The moment you plant a seed, a race begins. Your vegetable seedlings need to establish themselves before weeds do, and the longer germination takes, the harder that race gets. Frost, temperature swings, animals, and flooding can all interfere during that window. Most gardeners tweak their watering schedule or soil mix. Dr. Alan Taylor, a horticulture professor at Cornell University’s School of Integrative Plant Science, suggests starting one step earlier.

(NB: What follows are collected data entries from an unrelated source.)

This design comes from an exercise in tuning for a short achievable clock period and few clock cycles on the open sky130 flow, not from production work. Only simulation tests tie the RTL to the original design; equivalence was not proved. Power figures rest on the tool's default switching activity, not on a simulated workload.

==> design/flow/design.v <==
`default_nettype none
`timescale 1ns/100ps
package mips_pkg;
  localparam int xlen       = 32;   
  localparam int reg_addr_w = 5;    
  localparam logic [5:0] op_rtype = 6'h00;
  localparam logic [5:0] op_beq   = 6'h04;
  localparam logic [5:0] op_bne   = 6'h05;
  localparam logic [5:0] op_addi  = 6'h08;
  localparam logic [5:0] op_addiu = 6'h09;
  localparam logic [5:0] op_ori   = 6'h0d;
  localparam logic [5:0] op_lui   = 6'h0f;
  localparam logic [5:0] op_lw    = 6'h23;
  localparam logic [5:0] op_sw    = 6'h2b;
  localparam logic [5:0] f_add  = 6'h20;
  localparam logic [5:0] f_addu = 6'h21;
  localparam logic [5:0] f_sub  = 6'h22;
  localparam logic [5:0] f_subu = 6'h23;
  localparam logic [5:0] f_and  = 6'h24;
  localparam logic [5:0] f_or   = 6'h25;
  localparam logic [5:0] f_slt  = 6'h2a;
  typedef struct packed {
    logic regwrite;    
    logic uses_rs;     
    logic uses_rt;     
    logic alusrc;      
    logic load;
    logic store;
    logic branch;
    logic branch_ne;
    logic op_add;      
    logic op_sub;
    logic op_and;
    logic op_or;
    logic op_slt;
  } ctrl_t;
endpackage
`default_nettype wire
`timescale 1ns/100ps
`default_nettype none
import mips_pkg::*;
module alu (
  input  logic [mips_pkg::xlen-1:0] a,
  input  logic [mips_pkg::xlen-1:0] b,
  input  logic                      op_add,
  input  logic                      op_sub,
  input  logic                      op_and,
  input  logic                      op_or,
  input  logic                      op_slt,
  output logic [mips_pkg::xlen-1:0] result
);
  logic [xlen-1:0] bx, sum;
  logic            less;
  assign bx   = (op_sub | op_slt) ? ~b : b;
  assign sum  = a + bx + xlen'(op_sub | op_slt);
  assign less = (a[xlen-1] ^ b[xlen-1]) ? a[xlen-1] : sum[xlen-1];
  assign result = ({xlen{op_add | op_sub}} & sum)
                | ({xlen{op_and}} & (a & b))
                | ({xlen{op_or}}  & (a | b))
                | {{(xlen-1){1'b0}}, op_slt & less};
endmodule
`default_nettype wire
`timescale 1ns/100ps
`default_nettype none
import mips_pkg::*;
module register_file (
  input  logic                            clk,
  input  logic                            reset,
  input  logic                            we,
  input  logic [mips_pkg::reg_addr_w-1:0] ra1,
  input  logic [mips_pkg::reg_addr_w-1:0] ra2,
  input  logic [mips_pkg::reg_addr_w-1:0] wa,
  input  logic [mips_pkg::xlen-1:0]       wd,
  output logic [mips_pkg::xlen-1:0]       rd1,
  output logic [mips_pkg::xlen-1:0]       rd2
);
  logic [xlen-1:0] regs [1:31];   
  always_ff @(posedge clk)
  begin
    if (reset)
    begin
      for (int i = 1; i < 32; i++)
        regs[i] <= '0;
    end
    else if (we)
      regs[wa] <= wd;   
  end
  assign rd1 = (ra1 == '0) ? '0 : (we && (wa == ra1)) ? wd : regs[ra1];
  assign rd2 = (ra2 == '0) ? '0 : (we && (wa == ra2)) ? wd : regs[ra2];
endmodule
`default_nettype wire
`timescale 1ns/100ps
`default_nettype none
import mips_pkg::*;
module hazard_unit (
  input  logic                            ex_regwrite,
  input  logic                            ex_load,
  input  logic [mips_pkg::reg_addr_w-1:0] ex_dst,
  input  logic [mips_pkg::reg_addr_w-1:0] id_rs,
  input  logic [mips_pkg::reg_addr_w-1:0] id_rt,
  input  logic                            id_uses_rs,
  input  logic                            id_uses_rt,
  input  logic                            id_alusrc,
  output logic                            fwd_a,
  output logic                            fwd_b,
  output logic                            fwd_sd,
  output logic                            stall
);
  logic hit_rs, hit_rt;
  assign hit_rs = ex_regwrite && (ex_dst == id_rs);
  assign hit_rt = ex_regwrite && (ex_dst == id_rt);
  assign fwd_a  = hit_rs;
  assign fwd_b  = hit_rt && !id_alusrc;
  assign fwd_sd = hit_rt;
  assign stall  = ex_load && ((hit_rs && id_uses_rs) || (hit_rt && id_uses_rt));
endmodule
`default_nettype wire
`timescale 1ns/100ps
`default_nettype none
import mips_pkg::*;
module control_decoder (
  input  logic [31:0]       instr,
  output mips_pkg::ctrl_t   ctrl,
  output logic [4:0]        dst,
  output logic [31:0]       imm
);
  logic [5:0] opcode, funct;
  logic [4:0] dst_raw;
  logic       wr;
  assign opcode = instr[31:26];
  assign funct  = instr[5:0];
  always_comb
  begin
    ctrl    = '0;   
    wr      = 1'b0;
    dst_raw = instr[20:16];
    case (opcode)
      op_rtype:
      begin
        dst_raw = instr[15:11];
        case (funct)
          f_add, f_addu: begin wr = 1'b1; ctrl.op_add = 1'b1; end
          f_sub, f_subu: begin wr = 1'b1; ctrl.op_sub = 1'b1; end
          f_and:         begin wr = 1'b1; ctrl.op_and = 1'b1; end
          f_or:          begin wr = 1'b1; ctrl.op_or  = 1'b1; end
          f_slt:         begin wr = 1'b1; ctrl.op_slt = 1'b1; end
          default:       ;
        endcase
        ctrl.uses_rs = wr;
        ctrl.uses_rt = wr;
      end
      op_lw:
      begin
        wr           = 1'b1;
        ctrl.uses_rs = 1'b1;
        ctrl.alusrc  = 1'b1;
        ctrl.load    = 1'b1;
        ctrl.op_add  = 1'b1;
      end
      op_sw:
      begin
        ctrl.uses_rs = 1'b1;
        ctrl.alusrc  = 1'b1;
        ctrl.store   = 1'b1;
        ctrl.op_add  = 1'b1;
      end
      op_beq, op_bne:
      begin
        ctrl.uses_rs   = 1'b1;
        ctrl.uses_rt   = 1'b1;
        ctrl.branch    = (instr[15:0] != 16'h0);   
        ctrl.branch_ne = opcode[0];
      end
      op_addi, op_addiu, op_lui:
      begin
        wr           = 1'b1;
        ctrl.uses_rs = 1'b1;
        ctrl.alusrc  = 1'b1;
        ctrl.op_add  = 1'b1;
      end
      op_ori:
      begin
        wr           = 1'b1;
        ctrl.uses_rs = 1'b1;
        ctrl.alusrc  = 1'b1;
        ctrl.op_or   = 1'b1;
      end
      default: ;
    endcase
    ctrl.regwrite = wr && (dst_raw != 5'd0);
  end
  assign dst = dst_raw;
  always_comb
  begin
    if (opcode == op_lui)
      imm = {instr[15:0], 16'h0};
    else if (opcode == op_ori)
      imm = {16'h0, instr[15:0]};
    else
      imm = {{16{instr[15]}}, instr[15:0]};
  end
endmodule
`default_nettype wire
`timescale 1ns/100ps
`default_nettype none
import mips_pkg::*;
module mips_pipeline #(
  parameter logic [mips_pkg::xlen-1:0] reset_pc = '0
) (
  input  logic                      clk,
  input  logic                      reset,
  output logic [mips_pkg::xlen-1:0] pc,
  input  logic [mips_pkg::xlen-1:0] instr,
  output logic                      memwrite,
  output logic [mips_pkg::xlen-1:0] memaddr,
  output logic [mips_pkg::xlen-1:0] memwritedata,
  input  logic [mips_pkg::xlen-1:0] memreaddata
);
  localparam int bw = 10;   
  logic            d_valid;
  logic [31:0]     d_instr;
  logic [31:0]     d_pc4;
  logic            d_pred;
  mips_pkg::ctrl_t e_ctrl;
  logic [31:0]     e_a, e_b, e_sd;
  logic            e_fa, e_fb, e_fsd;
  logic [4:0]      e_dst;
  logic [31:0]     e_alt;    
  logic            e_pred;
  logic            m_regwrite, m_load, m_store;
  logic [31:0]     m_result, m_sd;
  logic [4:0]      m_dst;
  logic [31:0]     pc_plus4, f_target;
  logic            f_pred, f_fits, f_taken_guess;
  logic [bw:0]     f_lo;
  logic [31:bw+2]  pc_hi_p1, pc_hi_m1;
  logic            redirect, stall;
  logic [31:0]     redirect_pc;
  assign pc_plus4 = pc + 32'd4;
  assign f_taken_guess = (instr[31:27] == 5'b00010) &&
                         (instr[26] ^ (instr[25:21] == instr[20:16]));
  assign f_fits = (instr[15:bw-1] == '0) || (instr[15:bw-1] == '1);
  assign f_pred = f_taken_guess && f_fits;
  assign f_lo     = {1'b0, pc[bw+1:2]} + {1'b0, instr[bw-1:0]} + (bw+1)'(1);
  assign pc_hi_p1 = pc[31:bw+2] + 1'b1;
  assign pc_hi_m1 = pc[31:bw+2] - 1'b1;
  always_comb
  begin
    case ({f_lo[bw], instr[15]})
      2'b10:   f_target[31:bw+2] = pc_hi_p1;
      2'b01:   f_target[31:bw+2] = pc_hi_m1;
      default: f_target[31:bw+2] = pc[31:bw+2];
    endcase
    f_target[bw+1:0] = {f_lo[bw-1:0], pc[1:0]};
  end
  always_ff @(posedge clk)
  begin
    if (reset)
      pc <= reset_pc;
    else if (redirect)
      pc <= redirect_pc;
    else if (!stall)
      pc <= f_pred ? f_target : pc_plus4;
  end
  always_ff @(posedge clk)
  begin
    if (!stall)
    begin
      d_valid <= 1'b1;
      d_instr <= instr;
      d_pc4   <= pc_plus4;
      d_pred  <= f_pred;
    end
    if (reset || redirect)
      d_valid <= 1'b0;
  end
  mips_pkg::ctrl_t dec_ctrl, id_ctrl;
  logic [4:0]      id_dst, id_rs, id_rt;
  logic [31:0]     id_imm, id_rs_val, id_rt_val, id_target, m_value;
  logic            id_fa, id_fb, id_fsd, hz_stall;
  assign id_rs = d_instr[25:21];
  assign id_rt = d_instr[20:16];
  control_decoder u_dec (
    .instr (d_instr),
    .ctrl  (dec_ctrl),
    .dst   (id_dst),
    .imm   (id_imm)
  );
  assign id_ctrl = d_valid ? dec_ctrl : '0;
  assign m_value = m_load ? memreaddata : m_result;
  register_file u_rf (
    .clk   (clk),
    .reset (reset),
    .we    (m_regwrite),
    .ra1   (id_rs),
    .ra2   (id_rt),
    .wa    (m_dst),
    .wd    (m_value),
    .rd1   (id_rs_val),
    .rd2   (id_rt_val)
  );
  hazard_unit u_hz (
    .ex_regwrite (e_ctrl.regwrite),
    .ex_load     (e_ctrl.load),
    .ex_dst      (e_dst),
    .id_rs       (id_rs),
    .id_rt       (id_rt),
    .id_uses_rs  (id_ctrl.uses_rs),
    .id_uses_rt  (id_ctrl.uses_rt),
    .id_alusrc   (id_ctrl.alusrc),
    .fwd_a       (id_fa),
    .fwd_b       (id_fb),
    .fwd_sd      (id_fsd),
    .stall       (hz_stall)
  );
  assign stall = hz_stall;
  assign id_target = d_pc4 + {id_imm[29:0], 2'b00};
  always_ff @(posedge clk)
  begin
    e_a    <= id_rs_val;
    e_b    <= id_ctrl.alusrc ? id_imm : id_rt_val;
    e_sd   <= id_rt_val;
    e_fa   <= id_fa;
    e_fb   <= id_fb;
    e_fsd  <= id_fsd;
    e_dst  <= id_dst;
    e_alt  <= d_pred ? d_pc4 : id_target;
    e_pred <= d_pred;
    e_ctrl <= id_ctrl;
    if (reset || redirect || stall)
      e_ctrl <= '0;   
  end
  logic [31:0] ex_a, ex_b, ex_result, ex_sd;
  logic        ex_eq, ex_taken;
  assign ex_a  = e_fa ? m_result : e_a;
  assign ex_b  = e_fb ? m_result : e_b;
  assign ex_sd = e_fsd ? m_value : e_sd;
  alu u_alu (
    .a      (ex_a),
    .b      (ex_b),
    .op_add (e_ctrl.op_add),
    .op_sub (e_ctrl.op_sub),
    .op_and (e_ctrl.op_and),
    .op_or  (e_ctrl.op_or),
    .op_slt (e_ctrl.op_slt),
    .result (ex_result)
  );
  assign ex_eq       = (ex_a == ex_b);
  assign ex_taken    = ex_eq ^ e_ctrl.branch_ne;
  assign redirect    = e_ctrl.branch && (ex_taken != e_pred);
  assign redirect_pc = e_alt;
  always_ff @(posedge clk)
  begin
    m_result   <= ex_result;
    m_sd       <= ex_sd;
    m_dst      <= e_dst;
    m_regwrite <= e_ctrl.regwrite;
    m_load     <= e_ctrl.load;
    m_store    <= e_ctrl.store;
    if (reset)
    begin
      m_regwrite <= 1'b0;
      m_load     <= 1'b0;
      m_store    <= 1'b0;
    end
  end
  assign memwrite     = m_store;
  assign memaddr      = m_result;
  assign memwritedata = m_sd;
endmodule
`default_nettype wire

Soaking your seeds before planting speeds up germination, shrinking that vulnerable window. “Faster germination and seedling emergence gives your vegetable crop a good head start and competitive edge over weeds,” Taylor says. You need water, a paper towel, and one night.

Which seeds to soak

Nearly all vegetable seeds can benefit, but large-seeded varieties gain the most. Their thick seed coats are harder for water to penetrate, so soaking makes a real difference for crops like sweet corn, peas, cucumbers, pumpkins, squash, and table beets.

Small seeds can also be soaked, though they’re trickier to handle. Taylor specifically recommends soaking the ones “that take a long period of time to germinate, like carrots, parsley and parsnip.”

The exception is beans. Garden beans and lima beans are sensitive to damage and prone to oversaturation — skip soaking them unless you have experience.

The paper towel method

You probably already have everything you need.

Line the bottom of a cafeteria tray or egg carton with a paper towel and saturate it with water, then pour off the excess so it’s moist but not pooling. Sprinkle your seeds over it. For large seeds such as sweet corn and peas, lay a second saturated towel on top. Leave the whole thing in a room between 65°F and 70°F overnight.

Don’t go past 24 hours. Seeds left too long absorb too much water, start sprouting prematurely, or rot.

When ready, transfer the seeds to a dry paper towel and let them dry before planting by hand. Seeds with any exposed roots are easy to damage at this stage, so be careful. Too wet and they’ll stick together when you try to plant them.

And that’s all it takes! One night, minimal materials, and you’ve given your seeds a genuine edge. If you’ve had a row go quiet on you after planting, this is probably the first thing worth changing.